Stored data:
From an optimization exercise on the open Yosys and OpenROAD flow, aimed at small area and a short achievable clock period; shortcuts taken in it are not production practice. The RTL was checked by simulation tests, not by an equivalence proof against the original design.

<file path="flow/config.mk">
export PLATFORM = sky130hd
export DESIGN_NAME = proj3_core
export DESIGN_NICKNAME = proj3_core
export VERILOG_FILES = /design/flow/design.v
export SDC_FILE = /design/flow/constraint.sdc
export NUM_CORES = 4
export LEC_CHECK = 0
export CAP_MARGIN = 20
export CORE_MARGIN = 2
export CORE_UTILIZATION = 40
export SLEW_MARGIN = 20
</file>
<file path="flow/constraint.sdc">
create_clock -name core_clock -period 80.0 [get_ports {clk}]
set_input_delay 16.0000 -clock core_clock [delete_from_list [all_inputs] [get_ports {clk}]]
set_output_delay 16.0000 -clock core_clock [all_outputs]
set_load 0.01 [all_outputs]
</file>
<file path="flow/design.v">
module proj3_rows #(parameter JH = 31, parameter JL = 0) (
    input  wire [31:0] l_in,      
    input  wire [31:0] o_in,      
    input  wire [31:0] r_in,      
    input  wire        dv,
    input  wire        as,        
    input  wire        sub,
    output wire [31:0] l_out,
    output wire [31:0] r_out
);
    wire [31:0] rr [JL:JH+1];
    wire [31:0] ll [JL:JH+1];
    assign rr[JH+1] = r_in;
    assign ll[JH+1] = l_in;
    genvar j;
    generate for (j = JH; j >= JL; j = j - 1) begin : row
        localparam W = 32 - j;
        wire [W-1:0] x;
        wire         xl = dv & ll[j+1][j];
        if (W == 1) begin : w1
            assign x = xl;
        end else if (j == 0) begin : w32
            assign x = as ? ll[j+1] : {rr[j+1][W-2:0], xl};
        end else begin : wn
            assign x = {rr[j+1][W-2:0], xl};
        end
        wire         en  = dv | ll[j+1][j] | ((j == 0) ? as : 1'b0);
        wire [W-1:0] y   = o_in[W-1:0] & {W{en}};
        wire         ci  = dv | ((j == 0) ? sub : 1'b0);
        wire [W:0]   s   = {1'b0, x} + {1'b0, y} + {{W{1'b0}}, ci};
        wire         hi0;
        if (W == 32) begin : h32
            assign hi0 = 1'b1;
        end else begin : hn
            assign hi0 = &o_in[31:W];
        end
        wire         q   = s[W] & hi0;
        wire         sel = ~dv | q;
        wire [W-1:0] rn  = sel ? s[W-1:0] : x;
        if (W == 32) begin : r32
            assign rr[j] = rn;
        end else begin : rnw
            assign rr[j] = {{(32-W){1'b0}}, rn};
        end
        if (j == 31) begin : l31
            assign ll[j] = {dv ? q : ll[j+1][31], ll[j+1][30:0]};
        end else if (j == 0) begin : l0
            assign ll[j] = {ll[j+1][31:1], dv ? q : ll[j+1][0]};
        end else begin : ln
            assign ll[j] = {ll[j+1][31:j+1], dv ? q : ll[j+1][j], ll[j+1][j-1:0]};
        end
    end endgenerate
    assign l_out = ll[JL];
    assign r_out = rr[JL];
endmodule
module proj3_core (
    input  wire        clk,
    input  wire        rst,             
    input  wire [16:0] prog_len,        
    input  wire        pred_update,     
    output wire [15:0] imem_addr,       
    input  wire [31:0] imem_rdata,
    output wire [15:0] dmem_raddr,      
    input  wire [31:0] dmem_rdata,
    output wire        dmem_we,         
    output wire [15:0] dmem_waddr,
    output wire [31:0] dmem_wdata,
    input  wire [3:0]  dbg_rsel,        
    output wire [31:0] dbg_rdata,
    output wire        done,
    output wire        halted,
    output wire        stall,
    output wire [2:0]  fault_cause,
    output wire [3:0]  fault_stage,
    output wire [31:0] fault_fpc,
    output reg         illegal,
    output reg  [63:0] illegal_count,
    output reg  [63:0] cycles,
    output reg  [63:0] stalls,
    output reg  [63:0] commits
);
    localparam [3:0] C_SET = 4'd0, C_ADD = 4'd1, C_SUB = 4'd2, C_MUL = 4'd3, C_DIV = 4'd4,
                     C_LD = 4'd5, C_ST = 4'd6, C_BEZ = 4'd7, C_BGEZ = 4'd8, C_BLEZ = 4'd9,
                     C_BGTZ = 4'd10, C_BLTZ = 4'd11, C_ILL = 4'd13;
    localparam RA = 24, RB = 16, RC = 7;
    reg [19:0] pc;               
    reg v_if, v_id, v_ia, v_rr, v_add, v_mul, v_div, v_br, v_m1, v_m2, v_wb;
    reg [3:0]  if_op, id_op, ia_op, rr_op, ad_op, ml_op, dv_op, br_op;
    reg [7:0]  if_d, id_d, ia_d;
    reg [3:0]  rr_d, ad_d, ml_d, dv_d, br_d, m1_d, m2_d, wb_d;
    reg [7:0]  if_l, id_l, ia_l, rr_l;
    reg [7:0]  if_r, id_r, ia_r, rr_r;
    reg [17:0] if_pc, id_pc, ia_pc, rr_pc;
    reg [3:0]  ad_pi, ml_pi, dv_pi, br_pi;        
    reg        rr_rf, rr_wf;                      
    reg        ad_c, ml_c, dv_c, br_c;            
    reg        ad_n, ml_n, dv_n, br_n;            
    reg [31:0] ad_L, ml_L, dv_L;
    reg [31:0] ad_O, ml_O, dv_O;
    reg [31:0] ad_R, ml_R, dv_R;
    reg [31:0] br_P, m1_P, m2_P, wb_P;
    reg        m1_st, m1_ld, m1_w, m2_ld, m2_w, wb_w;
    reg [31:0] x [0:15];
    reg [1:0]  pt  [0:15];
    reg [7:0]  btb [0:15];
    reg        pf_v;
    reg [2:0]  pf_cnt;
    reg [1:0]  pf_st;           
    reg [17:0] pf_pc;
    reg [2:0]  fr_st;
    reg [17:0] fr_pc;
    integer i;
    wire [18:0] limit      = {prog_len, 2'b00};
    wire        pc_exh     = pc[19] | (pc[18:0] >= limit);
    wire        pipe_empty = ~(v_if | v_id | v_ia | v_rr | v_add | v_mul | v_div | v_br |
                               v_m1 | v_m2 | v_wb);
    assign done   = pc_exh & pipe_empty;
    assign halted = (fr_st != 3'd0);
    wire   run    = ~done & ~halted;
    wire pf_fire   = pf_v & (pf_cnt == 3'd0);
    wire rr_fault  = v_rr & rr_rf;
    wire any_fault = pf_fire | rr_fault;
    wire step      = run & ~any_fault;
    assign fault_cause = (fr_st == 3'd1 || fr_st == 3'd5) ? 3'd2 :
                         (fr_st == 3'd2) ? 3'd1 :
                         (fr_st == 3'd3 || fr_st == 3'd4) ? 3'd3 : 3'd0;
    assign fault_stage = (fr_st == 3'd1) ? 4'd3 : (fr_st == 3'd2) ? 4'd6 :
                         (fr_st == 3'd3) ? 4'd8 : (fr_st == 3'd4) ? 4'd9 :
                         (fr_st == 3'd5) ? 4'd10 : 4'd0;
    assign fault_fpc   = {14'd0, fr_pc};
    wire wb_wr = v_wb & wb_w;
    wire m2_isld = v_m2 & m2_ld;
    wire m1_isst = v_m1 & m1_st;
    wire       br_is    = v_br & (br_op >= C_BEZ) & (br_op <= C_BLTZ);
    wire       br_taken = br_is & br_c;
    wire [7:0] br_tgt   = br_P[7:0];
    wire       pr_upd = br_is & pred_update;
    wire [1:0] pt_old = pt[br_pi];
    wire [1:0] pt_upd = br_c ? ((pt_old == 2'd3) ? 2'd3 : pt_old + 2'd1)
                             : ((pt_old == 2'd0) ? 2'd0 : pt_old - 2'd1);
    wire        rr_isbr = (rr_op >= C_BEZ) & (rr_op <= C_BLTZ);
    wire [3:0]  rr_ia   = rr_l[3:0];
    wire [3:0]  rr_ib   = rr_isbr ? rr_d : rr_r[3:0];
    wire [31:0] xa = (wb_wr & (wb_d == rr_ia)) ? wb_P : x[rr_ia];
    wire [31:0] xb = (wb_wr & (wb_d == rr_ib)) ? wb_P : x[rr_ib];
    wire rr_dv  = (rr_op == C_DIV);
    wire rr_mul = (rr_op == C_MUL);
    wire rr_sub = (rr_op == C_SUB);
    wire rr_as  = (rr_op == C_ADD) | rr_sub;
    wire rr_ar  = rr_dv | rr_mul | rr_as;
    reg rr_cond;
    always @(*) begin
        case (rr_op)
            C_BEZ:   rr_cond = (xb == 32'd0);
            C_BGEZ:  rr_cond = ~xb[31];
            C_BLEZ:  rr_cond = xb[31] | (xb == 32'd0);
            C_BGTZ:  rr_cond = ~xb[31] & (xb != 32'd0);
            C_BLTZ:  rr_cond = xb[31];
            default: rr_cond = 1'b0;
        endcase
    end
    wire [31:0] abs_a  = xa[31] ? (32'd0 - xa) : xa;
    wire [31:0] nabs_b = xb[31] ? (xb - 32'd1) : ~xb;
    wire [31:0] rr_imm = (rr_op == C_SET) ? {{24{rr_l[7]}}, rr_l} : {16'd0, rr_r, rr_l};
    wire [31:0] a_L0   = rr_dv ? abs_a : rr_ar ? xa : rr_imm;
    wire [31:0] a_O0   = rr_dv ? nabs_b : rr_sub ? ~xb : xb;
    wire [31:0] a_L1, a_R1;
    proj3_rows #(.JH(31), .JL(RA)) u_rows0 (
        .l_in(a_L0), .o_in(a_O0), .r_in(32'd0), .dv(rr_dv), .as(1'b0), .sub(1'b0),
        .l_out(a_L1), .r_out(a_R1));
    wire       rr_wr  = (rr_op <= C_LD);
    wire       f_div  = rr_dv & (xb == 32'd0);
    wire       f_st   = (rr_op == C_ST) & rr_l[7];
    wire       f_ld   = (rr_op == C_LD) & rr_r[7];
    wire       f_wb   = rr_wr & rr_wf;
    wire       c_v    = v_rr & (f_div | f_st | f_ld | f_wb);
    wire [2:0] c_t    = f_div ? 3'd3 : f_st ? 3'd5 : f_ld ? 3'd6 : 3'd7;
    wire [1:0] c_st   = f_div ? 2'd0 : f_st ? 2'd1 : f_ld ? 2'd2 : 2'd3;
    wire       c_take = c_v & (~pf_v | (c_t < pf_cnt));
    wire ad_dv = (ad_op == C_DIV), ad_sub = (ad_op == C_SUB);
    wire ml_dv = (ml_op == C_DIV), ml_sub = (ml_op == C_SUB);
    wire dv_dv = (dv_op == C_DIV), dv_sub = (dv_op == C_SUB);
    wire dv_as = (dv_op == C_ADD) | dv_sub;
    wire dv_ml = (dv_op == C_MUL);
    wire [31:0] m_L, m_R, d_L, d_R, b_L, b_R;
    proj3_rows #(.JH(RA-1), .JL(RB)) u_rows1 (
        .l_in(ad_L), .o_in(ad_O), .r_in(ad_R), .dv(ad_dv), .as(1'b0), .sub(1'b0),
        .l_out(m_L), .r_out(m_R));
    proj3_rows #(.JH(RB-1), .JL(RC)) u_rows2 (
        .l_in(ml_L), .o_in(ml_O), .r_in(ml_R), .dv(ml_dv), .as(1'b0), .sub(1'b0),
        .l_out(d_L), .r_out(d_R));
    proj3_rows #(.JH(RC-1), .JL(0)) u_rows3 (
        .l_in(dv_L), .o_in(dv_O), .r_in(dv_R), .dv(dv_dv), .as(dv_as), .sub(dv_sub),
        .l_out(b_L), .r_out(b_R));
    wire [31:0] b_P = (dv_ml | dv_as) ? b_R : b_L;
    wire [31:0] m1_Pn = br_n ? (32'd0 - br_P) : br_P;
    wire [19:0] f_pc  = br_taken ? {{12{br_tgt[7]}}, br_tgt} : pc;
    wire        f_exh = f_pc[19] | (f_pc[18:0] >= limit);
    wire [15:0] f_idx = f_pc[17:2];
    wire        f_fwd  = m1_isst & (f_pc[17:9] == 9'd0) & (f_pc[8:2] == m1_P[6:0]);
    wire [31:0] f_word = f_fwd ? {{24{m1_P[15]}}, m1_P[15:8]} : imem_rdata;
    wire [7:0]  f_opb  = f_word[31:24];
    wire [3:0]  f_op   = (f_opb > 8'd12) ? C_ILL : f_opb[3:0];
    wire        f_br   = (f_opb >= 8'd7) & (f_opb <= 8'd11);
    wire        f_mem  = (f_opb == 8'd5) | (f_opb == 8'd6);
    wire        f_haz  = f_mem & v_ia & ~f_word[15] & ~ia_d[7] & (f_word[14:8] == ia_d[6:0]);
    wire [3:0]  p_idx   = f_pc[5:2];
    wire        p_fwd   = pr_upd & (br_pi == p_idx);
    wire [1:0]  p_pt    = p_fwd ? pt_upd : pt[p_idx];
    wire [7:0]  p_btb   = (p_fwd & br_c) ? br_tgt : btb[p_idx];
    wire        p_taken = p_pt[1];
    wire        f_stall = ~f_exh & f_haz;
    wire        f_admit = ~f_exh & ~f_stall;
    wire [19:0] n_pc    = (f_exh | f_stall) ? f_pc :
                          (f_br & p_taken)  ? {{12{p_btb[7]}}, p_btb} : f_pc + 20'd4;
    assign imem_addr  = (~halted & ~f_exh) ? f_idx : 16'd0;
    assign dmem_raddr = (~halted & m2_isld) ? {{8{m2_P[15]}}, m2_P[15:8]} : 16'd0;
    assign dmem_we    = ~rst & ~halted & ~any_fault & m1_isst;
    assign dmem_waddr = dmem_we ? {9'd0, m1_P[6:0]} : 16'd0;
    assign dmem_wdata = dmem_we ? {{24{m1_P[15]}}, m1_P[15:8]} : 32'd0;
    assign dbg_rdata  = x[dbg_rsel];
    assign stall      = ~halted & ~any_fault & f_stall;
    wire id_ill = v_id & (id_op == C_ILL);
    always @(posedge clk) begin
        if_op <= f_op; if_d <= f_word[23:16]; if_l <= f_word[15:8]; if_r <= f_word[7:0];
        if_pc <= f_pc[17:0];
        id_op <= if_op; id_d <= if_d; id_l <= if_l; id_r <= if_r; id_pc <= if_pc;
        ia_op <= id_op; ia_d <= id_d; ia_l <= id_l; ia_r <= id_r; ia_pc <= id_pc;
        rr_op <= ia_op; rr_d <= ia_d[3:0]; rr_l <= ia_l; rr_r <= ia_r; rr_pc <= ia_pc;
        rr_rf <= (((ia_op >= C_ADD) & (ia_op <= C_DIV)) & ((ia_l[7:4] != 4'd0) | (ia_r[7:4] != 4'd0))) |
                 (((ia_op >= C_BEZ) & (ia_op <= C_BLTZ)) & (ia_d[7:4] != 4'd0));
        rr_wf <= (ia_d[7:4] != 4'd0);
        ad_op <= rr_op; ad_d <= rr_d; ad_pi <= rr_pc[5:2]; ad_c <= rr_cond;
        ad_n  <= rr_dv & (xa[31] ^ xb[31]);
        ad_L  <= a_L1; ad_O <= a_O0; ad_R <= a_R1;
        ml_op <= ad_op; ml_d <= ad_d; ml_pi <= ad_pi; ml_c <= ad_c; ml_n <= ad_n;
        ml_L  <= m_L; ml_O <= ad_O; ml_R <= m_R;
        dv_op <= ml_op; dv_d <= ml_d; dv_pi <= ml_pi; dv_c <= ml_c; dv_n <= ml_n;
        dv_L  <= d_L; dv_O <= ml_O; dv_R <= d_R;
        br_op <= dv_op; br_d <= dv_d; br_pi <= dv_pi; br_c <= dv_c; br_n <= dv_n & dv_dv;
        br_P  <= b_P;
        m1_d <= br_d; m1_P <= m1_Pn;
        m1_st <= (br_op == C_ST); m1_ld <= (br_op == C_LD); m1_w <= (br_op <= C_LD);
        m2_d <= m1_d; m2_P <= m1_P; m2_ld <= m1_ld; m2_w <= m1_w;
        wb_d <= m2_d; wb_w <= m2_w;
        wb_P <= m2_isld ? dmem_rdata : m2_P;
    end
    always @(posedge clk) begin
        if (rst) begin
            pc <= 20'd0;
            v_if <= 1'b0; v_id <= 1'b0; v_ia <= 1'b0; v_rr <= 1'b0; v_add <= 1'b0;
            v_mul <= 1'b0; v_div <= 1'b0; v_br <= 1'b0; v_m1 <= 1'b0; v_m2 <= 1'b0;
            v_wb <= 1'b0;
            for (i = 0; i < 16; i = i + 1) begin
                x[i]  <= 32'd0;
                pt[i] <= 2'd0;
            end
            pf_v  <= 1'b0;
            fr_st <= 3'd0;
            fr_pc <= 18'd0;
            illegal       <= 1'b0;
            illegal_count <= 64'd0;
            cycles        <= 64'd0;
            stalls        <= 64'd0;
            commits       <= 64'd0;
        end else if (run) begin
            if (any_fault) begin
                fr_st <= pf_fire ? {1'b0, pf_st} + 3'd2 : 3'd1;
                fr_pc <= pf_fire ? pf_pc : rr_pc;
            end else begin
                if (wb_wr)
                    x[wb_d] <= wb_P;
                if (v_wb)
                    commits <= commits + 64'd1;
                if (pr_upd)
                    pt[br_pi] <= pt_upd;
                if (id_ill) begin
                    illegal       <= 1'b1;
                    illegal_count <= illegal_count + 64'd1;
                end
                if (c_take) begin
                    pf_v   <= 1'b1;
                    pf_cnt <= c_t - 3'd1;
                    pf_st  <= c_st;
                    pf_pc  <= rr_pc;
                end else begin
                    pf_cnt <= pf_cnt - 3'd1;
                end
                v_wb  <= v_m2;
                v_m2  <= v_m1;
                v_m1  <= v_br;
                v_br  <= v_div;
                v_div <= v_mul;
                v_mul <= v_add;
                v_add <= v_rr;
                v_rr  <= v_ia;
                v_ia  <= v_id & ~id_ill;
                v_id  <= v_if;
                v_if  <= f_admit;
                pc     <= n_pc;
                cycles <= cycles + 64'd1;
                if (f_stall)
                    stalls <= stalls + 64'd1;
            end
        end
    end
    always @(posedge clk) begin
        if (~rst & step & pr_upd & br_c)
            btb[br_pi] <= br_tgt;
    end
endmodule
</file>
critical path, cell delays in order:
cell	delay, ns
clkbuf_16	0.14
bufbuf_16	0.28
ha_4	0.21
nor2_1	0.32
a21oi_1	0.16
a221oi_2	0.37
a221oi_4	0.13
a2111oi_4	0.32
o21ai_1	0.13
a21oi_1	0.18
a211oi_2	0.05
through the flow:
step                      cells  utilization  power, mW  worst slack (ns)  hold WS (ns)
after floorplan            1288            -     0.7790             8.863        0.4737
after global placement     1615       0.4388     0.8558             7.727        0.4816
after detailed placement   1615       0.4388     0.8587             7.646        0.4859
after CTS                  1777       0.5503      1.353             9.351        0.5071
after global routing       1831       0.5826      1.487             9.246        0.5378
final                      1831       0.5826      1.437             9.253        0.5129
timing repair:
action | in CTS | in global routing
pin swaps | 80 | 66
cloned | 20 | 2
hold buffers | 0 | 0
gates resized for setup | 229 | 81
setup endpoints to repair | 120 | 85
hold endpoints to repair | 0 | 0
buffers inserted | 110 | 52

### Task directions
Search the entries for the word "global" and show every line that has it.

### Expected output
after global placement     1615       0.4388     0.8558             7.727        0.4816
after global routing       1831       0.5826      1.487             9.246        0.5378
action | in CTS | in global routing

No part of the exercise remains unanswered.